FromSteven D'Aprano <steve+comp.lang.python@pearwood.info>
Date2013-03-10 03:45 +0000
Message-ID<513c01cf$0$6512$c3e8da3$5496439d@news.astraweb.com>
In reply to#40954
On Sat, 09 Mar 2013 10:47:34 -0500, Roy Smith wrote:

> In article <c41028f7-e457-4a2b-99f4-c473eaadd128@googlegroups.com>,
>  iMath <redstone-cold@163.com> wrote:

>> def text_process(file):
>>     with open(file,'r') as f:
>>         text = f.read()
>>     with open(file,'w') as f:
>>         f.write(replace_pattern.sub('',text))
> 
> At a minimum, you need to close the file after you read it and before
> you re-open it for writing.

The "with" statement automatically does that. When the indented block  -- 
in this case, a single line "text = f.read()" -- completes, f.close() is 
automatically called.

Technically, this is a property of file objects, not the with statement. 
The with statement merely calls the magic __exit__ method, which for file 
objects closes the file.


> There's a variety of ways you could achieve the same effect.  You might
> open the file once, in read-write mode, read the contents, rewind to the
> beginning with seek(), then write the new contents.  You might also
> write the modified data out to a new file, close it, and then rename it.
> But, open, read, close, open, write, close is the most straight-forward.

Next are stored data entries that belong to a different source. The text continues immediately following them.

Source: an optimization exercise on an open RTL-to-GDS flow (aim: small area, a short achievable clock period and few clock cycles per item). Production flows keep margins and buffers that such runs may drop. Function was not checked in any run shown here: the RTL went through the layout flow alone. Power is estimated from default activity; no workload was simulated.

## flow/design.v (module list and top-level ports; edited modules follow where they fit)
// module conv_csr: 63 lines
// module conv_mac: 858 lines
// module conv_fa: 4 lines
// module conv_ha: 4 lines
// module conv_requant: 69 lines
// module conv_core: 65 lines
module conv_core
(
	input  logic      clk,
	input  logic      rst,
	input  logic      csr_wr,
	input  logic      csr_rd,
	input  conv_pkg::csr_addr_t csr_addr,
	input  conv_pkg::csr_data_t csr_wdata,
	output logic      csr_rd_vld,
	output conv_pkg::csr_data_t csr_rdata,
	input  logic      dat_vld,
	input  conv_pkg::dat_vec_t  dat,
	input  conv_pkg::dat_vec_t  wt,
	input  logic      last,
	input  conv_pkg::dat_t      res,
	output logic      out_vld,
	output conv_pkg::dat_t      out_dat
);
  // ...
==> flow/flow/run.sh <==
#!/bin/bash
# The standard layout with three changes to how it is made: small port
# buffers in place of the default delay cells, clock-tree synthesis with
# larger sink clusters and no dummy loads, and timing repair that aims for
# 7.8 ns of setup slack on the 11 ns clock.
set -euo pipefail
bash standard.sh \
	"BUFFER_PORTS_ARGS=-buffer_cell sky130_fd_sc_hd__buf_1" \
	"CTS_ARGS=-sink_clustering_enable -repair_clock_nets -dont_use_dummy_load -sink_clustering_size 30 -sink_clustering_max_diameter 100" \
	SETUP_SLACK_MARGIN=7.8 \
	finish > standard.log 2>&1
==> flow/standard.sh <==
#!/bin/bash
# synth_recipe.tcl (not shown) runs the flow's synth.tcl, then flattens the netlist and writes it again
# the make line also repeats each setting of config.mk as NAME=value (left out here)
make -C /OpenROAD-flow-scripts/flow DESIGN_CONFIG=/design/flow/config.mk WORK_HOME=/design/flow/orfs CLKGATE_MAP_FILE= SYNTH_SCRIPT=/design/flow/synth_recipe.tcl "${@:-finish}"
==> flow/config.mk <==
export PLATFORM = sky130hd
export DESIGN_NAME = conv_core
export DESIGN_NICKNAME = conv_core
export VERILOG_FILES = /design/flow/design.v
export SDC_FILE = /design/flow/constraint.sdc
export NUM_CORES = 4
export LEC_CHECK = 0
export CAP_MARGIN = 20
export CORE_MARGIN = 2
export CORE_UTILIZATION = 40
export SLEW_MARGIN = 20
export SYNTH_HIERARCHICAL = 1
==> flow/constraint.sdc <==
create_clock -name core_clock -period 11.0 [get_ports {clk}]
set_input_delay 2.2000 -clock core_clock [delete_from_list [all_inputs] [get_ports {clk}]]
set_output_delay 2.2000 -clock core_clock [all_outputs]
set_load 0.01 [all_outputs]
==> flow_summary.ini, run 1 <==
[outcome]
run_status = finished clean

[critical_path]
cp-endpoint = csr_rdata[22]
cp_top_family = flip-flops

[floorplanning]
initial_utilization_pct = 40.6

[layout]
sh_seq_area_pct = 28.1
antenna_cells = 0
nClkBuffers = 21
clock_cell_area_share_pct = 1.99
register_area_sq_mm = 0.00741
largest_register_ff_count = 78
largestClassByArea = multi-input gates
multi_input_cells = 1575

[synth]
yosysMostFrequentCell = dfxtp_1
yosys.area.top_type_share_pct = 29.7
syn-cell-area_sq_mm = 0.0246
postSynthCellCount = 2188
synthFlopType = dfxtp_1

[placement]
portBuffers = 176

[pwr]
sequentialPower_mw = 1.97
p_sw_share_pct = 43.7
internal_power_mw = 4.28
power_combinational_mw = 4.86
ir_drop_mv = 0.149

[clocking]
post_cts_resized = 64
clk_pin_slew_ps = 100

[timing]
hold_viol = 0
setup_viol = 0
worst_slew_pin_slew_ps = 836
final.min_clock_period_ps = 3260

[global_routing]
grt_usage_pct = 19.6
gr-usage-met1_pct = 24.8
==> module conv_csr, before the edit <==
module conv_csr
(
	input  logic        clk,
	input  logic        rst,
	input  logic        csr_wr,
	input  logic        csr_rd,
	input  logic [1:0]  csr_addr,
	input  logic [31:0] csr_wdata,
	output logic        csr_rd_vld,
	output logic [31:0] csr_rdata,
	output logic        relu_en,
	output logic        res_en,
	output logic [4:0]  out_shift
);
	localparam logic [31:0] ID = 32'h434f_4e56;
	logic [4:0] rd_lo;
	logic [3:0] rd_id;
	always_ff @(posedge clk) begin
		if (rst) begin
			relu_en   <= 1'b0;
			res_en    <= 1'b0;
			out_shift <= '0;
		end else if (csr_wr) begin
			if (csr_addr == 2'd0) begin
				relu_en <= csr_wdata[0];
				res_en  <= csr_wdata[1];
			end
			if (csr_addr == 2'd1) begin
				out_shift <= csr_wdata[4:0];
			end
		end
	end
	always_ff @(posedge clk) begin
		if (rst) begin
			csr_rd_vld <= 1'b0;
		end else begin
			csr_rd_vld <= csr_rd;
		end
	end
	always_ff @(posedge clk) begin
		case (csr_addr)
			2'd0:  rd_lo <= {3'b000, res_en, relu_en};
			2'd1: rd_lo <= out_shift;
			2'd2:    rd_lo <= ID[4:0];
			default:            rd_lo <= 5'd0;
		endcase
		rd_id[0] <= (csr_addr == 2'd2);
		rd_id[1] <= (csr_addr == 2'd2) & csr_rd;
		rd_id[2] <= (csr_addr == 2'd2) & ~rst;
		rd_id[3] <= (csr_addr == 2'd2) & csr_rd & ~rst;
	end
	always_comb begin
		int n;
		csr_rdata = {27'd0, rd_lo};
		n = 0;
		for (int k = 5; k < 32; k++) begin
			if (ID[k]) begin
				csr_rdata[k] = rd_id[n % 4];
				n++;
			end
		end
	end
endmodule
==> module conv_requant, before the edit <==
module conv_requant
(
	input  logic        clk,
	input  logic        rst,
	input  logic        acc_vld,
	input  logic [23:0] acc_a,
	input  logic [23:0] acc_b,
	input  logic [7:0]  acc_res,
	input  logic        relu_en,
	input  logic        res_en,
	input  logic [4:0]  out_shift,
	output logic        out_vld,
	output logic [7:0]  out_dat
);
	logic [23:0] sum;
	logic [40:0] ext;
	logic [40:0] sh;
	logic [10:0] part;
	logic        q_vld;
	logic [10:0] q_part;
	logic [1:0]  q_ovf;
	logic        q_neg;
	logic [7:0]  q_res;
	logic [9:0]  win;
	logic        ovf;
	logic [9:0]  rsum;
	logic [7:0]  sat;
	always_comb begin
		sum  = acc_a + acc_b;
		ext  = {{16{sum[23]}}, sum, 1'b0};
		sh   = $signed(ext) >>> {out_shift[4:1], 1'b0};
		part = sh[10:0];
	end
	always_ff @(posedge clk) begin
		if (rst) begin
			q_vld   <= 1'b0;
			out_vld <= 1'b0;
		end else begin
			q_vld   <= acc_vld;
			out_vld <= q_vld;
		end
	end
	always_ff @(posedge clk) begin
		q_part <= part;
		q_ovf[0] <= |(sh[21:11] ^ {11{sum[23]}});
		q_ovf[1] <= |(sh[32:22] ^ {11{sum[23]}});
		q_neg  <= sum[23];
		q_res  <= acc_res & {8{res_en}};
	end
	always_comb begin
		win = out_shift[0] ? q_part[10:1] : q_part[9:0];
		ovf = (|q_ovf) || (q_part[10] != q_neg) || (!out_shift[0] && q_part[9] != q_neg);
		rsum = 10'(({win[9], win[9:1], 1'b1} + {{2{q_res[7]}}, q_res, win[0]}) >> 1);
		if (ovf) begin
			sat = q_neg ? (relu_en ? 8'h00 : 8'h80) : 8'h7f;
		end else if (rsum[9] && relu_en) begin
			sat = 8'h00;
		end else if (!rsum[9] && rsum[8:7] != 2'b00) begin
			sat = 8'h7f;
		end else if (rsum[9] && rsum[8:7] != 2'b11) begin
			sat = 8'h80;
		end else begin
			sat = rsum[7:0];
		end
	end
	always_ff @(posedge clk) begin
		out_dat <= sat;
	end
endmodule
==> inputs of run 2 (changes only) <==
--- a/flow/design.v
+++ b/flow/design.v
@@ -24,3 +24,3 @@
 	logic [4:0] rd_lo;
-	logic [3:0] rd_id;
+	logic [2:0] rd_id;
 	always_ff @(posedge clk) begin
@@ -57,13 +57,7 @@
 		rd_id[2] <= (csr_addr == 2'd2) & ~rst;
-		rd_id[3] <= (csr_addr == 2'd2) & csr_rd & ~rst;
 	end
 	always_comb begin
-		int n;
 		csr_rdata = {27'd0, rd_lo};
-		n = 0;
 		for (int k = 5; k < 32; k++) begin
-			if (ID[k]) begin
-				csr_rdata[k] = rd_id[n % 4];
-				n++;
-			end
+			csr_rdata[k] = ID[k] & rd_id[k % 3];
 		end
@@ -167,3 +161,3 @@
 				two[4*l + k] = dat_vld & ((y2 & ~y1 & ~y0) | (~y2 & y1 & y0));
-				neg[4*l + k] = y2;
+				neg[4*l + k] = dat_vld & y2 & ~(y1 & y0);
 			end
@@ -203,3 +197,3 @@
 	assign m8 = ((d0[7] & one0[0]) | (d0[6] & two0[0])) ^ neg0[0];
-	assign m9 = ~((d0[7] & (one0[0] | two0[0])) ^ neg0[0]);
+	assign m9 = ~((one0[0] | two0[0]) & (d0[7] ^ neg0[0]));
 	assign m10 = (d0[0] & one0[1]) ^ neg0[1];
@@ -212,3 +206,3 @@
 	assign m17 = ((d0[7] & one0[1]) | (d0[6] & two0[1])) ^ neg0[1];
-	assign m18 = ~((d0[7] & (one0[1] | two0[1])) ^ neg0[1]);
+	assign m18 = ~((one0[1] | two0[1]) & (d0[7] ^ neg0[1]));
 	assign m19 = (d0[0] & one0[2]) ^ neg0[2];
@@ -221,3 +215,3 @@
 	assign m26 = ((d0[7] & one0[2]) | (d0[6] & two0[2])) ^ neg0[2];
-	assign m27 = ~((d0[7] & (one0[2] | two0[2])) ^ neg0[2]);
+	assign m27 = ~((one0[2] | two0[2]) & (d0[7] ^ neg0[2]));
 	assign m28 = (d0[0] & one0[3]) ^ neg0[3];
@@ -230,3 +224,3 @@
 	assign m35 = ((d0[7] & one0[3]) | (d0[6] & two0[3])) ^ neg0[3];
-	assign m36 = ~((d0[7] & (one0[3] | two0[3])) ^ neg0[3]);
+	assign m36 = ~((one0[3] | two0[3]) & (d0[7] ^ neg0[3]));
 	assign m37 = (d0[8] & one0[4]) ^ neg0[4];
@@ -239,3 +233,3 @@
 	assign m44 = ((d0[15] & one0[4]) | (d0[14] & two0[4])) ^ neg0[4];
-	assign m45 = ~((d0[15] & (one0[4] | two0[4])) ^ neg0[4]);
+	assign m45 = ~((one0[4] | two0[4]) & (d0[15] ^ neg0[4]));
 	assign m46 = (d0[8] & one0[5]) ^ neg0[5];
@@ -248,3 +242,3 @@
 	assign m53 = ((d0[15] & one0[5]) | (d0[14] & two0[5])) ^ neg0[5];
-	assign m54 = ~((d0[15] & (one0[5] | two0[5])) ^ neg0[5]);
+	assign m54 = ~((one0[5] | two0[5]) & (d0[15] ^ neg0[5]));
 	assign m55 = (d0[8] & one0[6]) ^ neg0[6];
@@ -257,3 +251,3 @@
 	assign m62 = ((d0[15] & one0[6]) | (d0[14] & two0[6])) ^ neg0[6];
-	assign m63 = ~((d0[15] & (one0[6] | two0[6])) ^ neg0[6]);
+	assign m63 = ~((one0[6] | two0[6]) & (d0[15] ^ neg0[6]));
 	assign m64 = (d0[8] & one0[7]) ^ neg0[7];
@@ -266,3 +260,3 @@
 	assign m71 = ((d0[15] & one0[7]) | (d0[14] & two0[7])) ^ neg0[7];
-	assign m72 = ~((d0[15] & (one0[7] | two0[7])) ^ neg0[7]);
+	assign m72 = ~((one0[7] | two0[7]) & (d0[15] ^ neg0[7]));
 	assign m73 = (d0[16] & one0[8]) ^ neg0[8];
@@ -275,3 +269,3 @@
 	assign m80 = ((d0[23] & one0[8]) | (d0[22] & two0[8])) ^ neg0[8];
-	assign m81 = ~((d0[23] & (one0[8] | two0[8])) ^ neg0[8]);
+	assign m81 = ~((one0[8] | two0[8]) & (d0[23] ^ neg0[8]));
 	assign m82 = (d0[16] & one0[9]) ^ neg0[9];
@@ -284,3 +278,3 @@
 	assign m89 = ((d0[23] & one0[9]) | (d0[22] & two0[9])) ^ neg0[9];
-	assign m90 = ~((d0[23] & (one0[9] | two0[9])) ^ neg0[9]);
+	assign m90 = ~((one0[9] | two0[9]) & (d0[23] ^ neg0[9]));
 	assign m91 = (d0[16] & one0[10]) ^ neg0[10];
@@ -293,3 +287,3 @@
 	assign m98 = ((d0[23] & one0[10]) | (d0[22] & two0[10])) ^ neg0[10];
-	assign m99 = ~((d0[23] & (one0[10] | two0[10])) ^ neg0[10]);
+	assign m99 = ~((one0[10] | two0[10]) & (d0[23] ^ neg0[10]));
 	assign m100 = (d0[16] & one0[11]) ^ neg0[11];
@@ -302,3 +296,3 @@
 	assign m107 = ((d0[23] & one0[11]) | (d0[22] & two0[11])) ^ neg0[11];
-	assign m108 = ~((d0[23] & (one0[11] | two0[11])) ^ neg0[11]);
+	assign m108 = ~((one0[11] | two0[11]) & (d0[23] ^ neg0[11]));
 	assign m109 = (d0[24] & one0[12]) ^ neg0[12];
@@ -311,3 +305,3 @@
 	assign m116 = ((d0[31] & one0[12]) | (d0[30] & two0[12])) ^ neg0[12];
-	assign m117 = ~((d0[31] & (one0[12] | two0[12])) ^ neg0[12]);
+	assign m117 = ~((one0[12] | two0[12]) & (d0[31] ^ neg0[12]));
 	assign m118 = (d0[24] & one0[13]) ^ neg0[13];
@@ -320,3 +314,3 @@
 	assign m125 = ((d0[31] & one0[13]) | (d0[30] & two0[13])) ^ neg0[13];
-	assign m126 = ~((d0[31] & (one0[13] | two0[13])) ^ neg0[13]);
+	assign m126 = ~((one0[13] | two0[13]) & (d0[31] ^ neg0[13]));
 	assign m127 = (d0[24] & one0[14]) ^ neg0[14];
@@ -329,3 +323,3 @@
 	assign m134 = ((d0[31] & one0[14]) | (d0[30] & two0[14])) ^ neg0[14];
-	assign m135 = ~((d0[31] & (one0[14] | two0[14])) ^ neg0[14]);
+	assign m135 = ~((one0[14] | two0[14]) & (d0[31] ^ neg0[14]));
 	assign m136 = (d0[24] & one0[15]) ^ neg0[15];
@@ -338,3 +332,3 @@
 	assign m143 = ((d0[31] & one0[15]) | (d0[30] & two0[15])) ^ neg0[15];
-	assign m144 = ~((d0[31] & (one0[15] | two0[15])) ^ neg0[15]);
+	assign m144 = ~((one0[15] | two0[15]) & (d0[31] ^ neg0[15]));
 	assign m145 = (d0[32] & one0[16]) ^ neg0[16];
@@ -347,3 +341,3 @@
 	assign m152 = ((d0[39] & one0[16]) | (d0[38] & two0[16])) ^ neg0[16];
-	assign m153 = ~((d0[39] & (one0[16] | two0[16])) ^ neg0[16]);
+	assign m153 = ~((one0[16] | two0[16]) & (d0[39] ^ neg0[16]));
 	assign m154 = (d0[32] & one0[17]) ^ neg0[17];
@@ -356,3 +350,3 @@
 	assign m161 = ((d0[39] & one0[17]) | (d0[38] & two0[17])) ^ neg0[17];
-	assign m162 = ~((d0[39] & (one0[17] | two0[17])) ^ neg0[17]);
+	assign m162 = ~((one0[17] | two0[17]) & (d0[39] ^ neg0[17]));
 	assign m163 = (d0[32] & one0[18]) ^ neg0[18];
@@ -365,3 +359,3 @@
 	assign m170 = ((d0[39] & one0[18]) | (d0[38] & two0[18])) ^ neg0[18];
-	assign m171 = ~((d0[39] & (one0[18] | two0[18])) ^ neg0[18]);
+	assign m171 = ~((one0[18] | two0[18]) & (d0[39] ^ neg0[18]));
 	assign m172 = (d0[32] & one0[19]) ^ neg0[19];
@@ -374,3 +368,3 @@
 	assign m179 = ((d0[39] & one0[19]) | (d0[38] & two0[19])) ^ neg0[19];
-	assign m180 = ~((d0[39] & (one0[19] | two0[19])) ^ neg0[19]);
+	assign m180 = ~((one0[19] | two0[19]) & (d0[39] ^ neg0[19]));
 	assign m181 = (d0[40] & one0[20]) ^ neg0[20];
@@ -383,3 +377,3 @@
 	assign m188 = ((d0[47] & one0[20]) | (d0[46] & two0[20])) ^ neg0[20];
-	assign m189 = ~((d0[47] & (one0[20] | two0[20])) ^ neg0[20]);
+	assign m189 = ~((one0[20] | two0[20]) & (d0[47] ^ neg0[20]));
 	assign m190 = (d0[40] & one0[21]) ^ neg0[21];
@@ -392,3 +386,3 @@
 	assign m197 = ((d0[47] & one0[21]) | (d0[46] & two0[21])) ^ neg0[21];
-	assign m198 = ~((d0[47] & (one0[21] | two0[21])) ^ neg0[21]);
+	assign m198 = ~((one0[21] | two0[21]) & (d0[47] ^ neg0[21]));
 	assign m199 = (d0[40] & one0[22]) ^ neg0[22];
@@ -401,3 +395,3 @@
 	assign m206 = ((d0[47] & one0[22]) | (d0[46] & two0[22])) ^ neg0[22];
-	assign m207 = ~((d0[47] & (one0[22] | two0[22])) ^ neg0[22]);
+	assign m207 = ~((one0[22] | two0[22]) & (d0[47] ^ neg0[22]));
 	assign m208 = (d0[40] & one0[23]) ^ neg0[23];
@@ -410,3 +404,3 @@
 	assign m215 = ((d0[47] & one0[23]) | (d0[46] & two0[23])) ^ neg0[23];
-	assign m216 = ~((d0[47] & (one0[23] | two0[23])) ^ neg0[23]);
+	assign m216 = ~((one0[23] | two0[23]) & (d0[47] ^ neg0[23]));
 	assign m217 = (d0[48] & one0[24]) ^ neg0[24];
@@ -419,3 +413,3 @@
 	assign m224 = ((d0[55] & one0[24]) | (d0[54] & two0[24])) ^ neg0[24];
-	assign m225 = ~((d0[55] & (one0[24] | two0[24])) ^ neg0[24]);
+	assign m225 = ~((one0[24] | two0[24]) & (d0[55] ^ neg0[24]));
 	assign m226 = (d0[48] & one0[25]) ^ neg0[25];
@@ -428,3 +422,3 @@
 	assign m233 = ((d0[55] & one0[25]) | (d0[54] & two0[25])) ^ neg0[25];
-	assign m234 = ~((d0[55] & (one0[25] | two0[25])) ^ neg0[25]);
+	assign m234 = ~((one0[25] | two0[25]) & (d0[55] ^ neg0[25]));
 	assign m235 = (d0[48] & one0[26]) ^ neg0[26];
@@ -437,3 +431,3 @@
 	assign m242 = ((d0[55] & one0[26]) | (d0[54] & two0[26])) ^ neg0[26];
-	assign m243 = ~((d0[55] & (one0[26] | two0[26])) ^ neg0[26]);
+	assign m243 = ~((one0[26] | two0[26]) & (d0[55] ^ neg0[26]));
 	assign m244 = (d0[48] & one0[27]) ^ neg0[27];
@@ -446,3 +440,3 @@
 	assign m251 = ((d0[55] & one0[27]) | (d0[54] & two0[27])) ^ neg0[27];
-	assign m252 = ~((d0[55] & (one0[27] | two0[27])) ^ neg0[27]);
+	assign m252 = ~((one0[27] | two0[27]) & (d0[55] ^ neg0[27]));
 	assign m253 = (d0[56] & one0[28]) ^ neg0[28];
@@ -455,3 +449,3 @@
 	assign m260 = ((d0[63] & one0[28]) | (d0[62] & two0[28])) ^ neg0[28];
-	assign m261 = ~((d0[63] & (one0[28] | two0[28])) ^ neg0[28]);
+	assign m261 = ~((one0[28] | two0[28]) & (d0[63] ^ neg0[28]));
 	assign m262 = (d0[56] & one0[29]) ^ neg0[29];
@@ -464,3 +458,3 @@
 	assign m269 = ((d0[63] & one0[29]) | (d0[62] & two0[29])) ^ neg0[29];
-	assign m270 = ~((d0[63] & (one0[29] | two0[29])) ^ neg0[29]);
+	assign m270 = ~((one0[29] | two0[29]) & (d0[63] ^ neg0[29]));
 	assign m271 = (d0[56] & one0[30]) ^ neg0[30];
@@ -473,3 +467,3 @@
 	assign m278 = ((d0[63] & one0[30]) | (d0[62] & two0[30])) ^ neg0[30];
-	assign m279 = ~((d0[63] & (one0[30] | two0[30])) ^ neg0[30]);
+	assign m279 = ~((one0[30] | two0[30]) & (d0[63] ^ neg0[30]));
 	assign m280 = (d0[56] & one0[31]) ^ neg0[31];
@@ -482,3 +476,3 @@
 	assign m287 = ((d0[63] & one0[31]) | (d0[62] & two0[31])) ^ neg0[31];
-	assign m288 = ~((d0[63] & (one0[31] | two0[31])) ^ neg0[31]);
+	assign m288 = ~((one0[31] | two0[31]) & (d0[63] ^ neg0[31]));
 	conv_fa u_fa1 (.a(m1), .b(neg0[0]), .c(m37), .s(s289), .co(c290));
@@ -957,3 +951,3 @@
 	logic [10:0] q_part;
-	logic [1:0]  q_ovf;
+	logic        q_ovf;
 	logic        q_neg;
@@ -981,4 +975,3 @@
 		q_part <= part;
-		q_ovf[0] <= |(sh[21:11] ^ {11{sum[23]}});
-		q_ovf[1] <= |(sh[32:22] ^ {11{sum[23]}});
+		q_ovf  <= |(sh[32:11] ^ {22{sum[23]}});
 		q_neg  <= sum[23];
@@ -988,3 +981,3 @@
 		win = out_shift[0] ? q_part[10:1] : q_part[9:0];
-		ovf = (|q_ovf) || (q_part[10] != q_neg) || (!out_shift[0] && q_part[9] != q_neg);
+		ovf = q_ovf || (q_part[10] != q_neg) || (!out_shift[0] && q_part[9] != q_neg);
 		rsum = 10'(({win[9], win[9:1], 1'b1} + {{2{q_res[7]}}, q_res, win[0]}) >> 1);
==> run 2 against run 1 <==
  * Highest routed layer unchanged
  * Count of clock-buffer cells in the layout is 1 lower
  * Non-clock buffer count is 3 lower
  * Cell count is 4.4% higher
  * Sequential power is 2% lower
  * Critical path depth stayed put
  * Die area is 2.1% higher
  * Power is 4.5% lower
  * First-iteration DRC count is 4.1% lower
  * Worst hold slack better by 0.59 ps
  * Sequential cell count is 2 lower
  * Sequential share of layout area is 0.47 points lower
  * Synthesized cell count is 4.5% higher
  * Largest power group unchanged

All of those techniques are acceptable for quick and dirty scripts. But 
for professional applications, you want something which is resistant to 
data loss. The problems happens when you do this:

1. Read file.
2. Modify data.
3. Open file for writing. # This deletes contents of the file!
4. Write data.
5. Flush data to the hard drive.

Notice that there is a brief time frame where the old data is destroyed, 
but the new data hasn't been saved to the hard drive yet. This is where 
you can get data loss if, say, the power goes off.

So a professional-quality application should do something like this:

1. Read file.
2. Modify data.
3. Open a new file for writing.
4. Write data to this new file.
5. Flush data to the hard drive.
6. Atomically replace the original file with the new file.

Since sensible operating systems promise to be able to replace as a 
single atomic step, guaranteed to either fully succeed or not occur at 
all, this reduces the risk of data corruption or data loss significantly.

Even if you're using an OS that doesn't guarantee atomic replacement 
*cough* Windows *cough* it still decreases the risk of data loss, just 
not as much as we would like.

But having said all that, for "normal" use, a simple read-write cycle is 
still pretty safe, and it's *much* simpler to get right.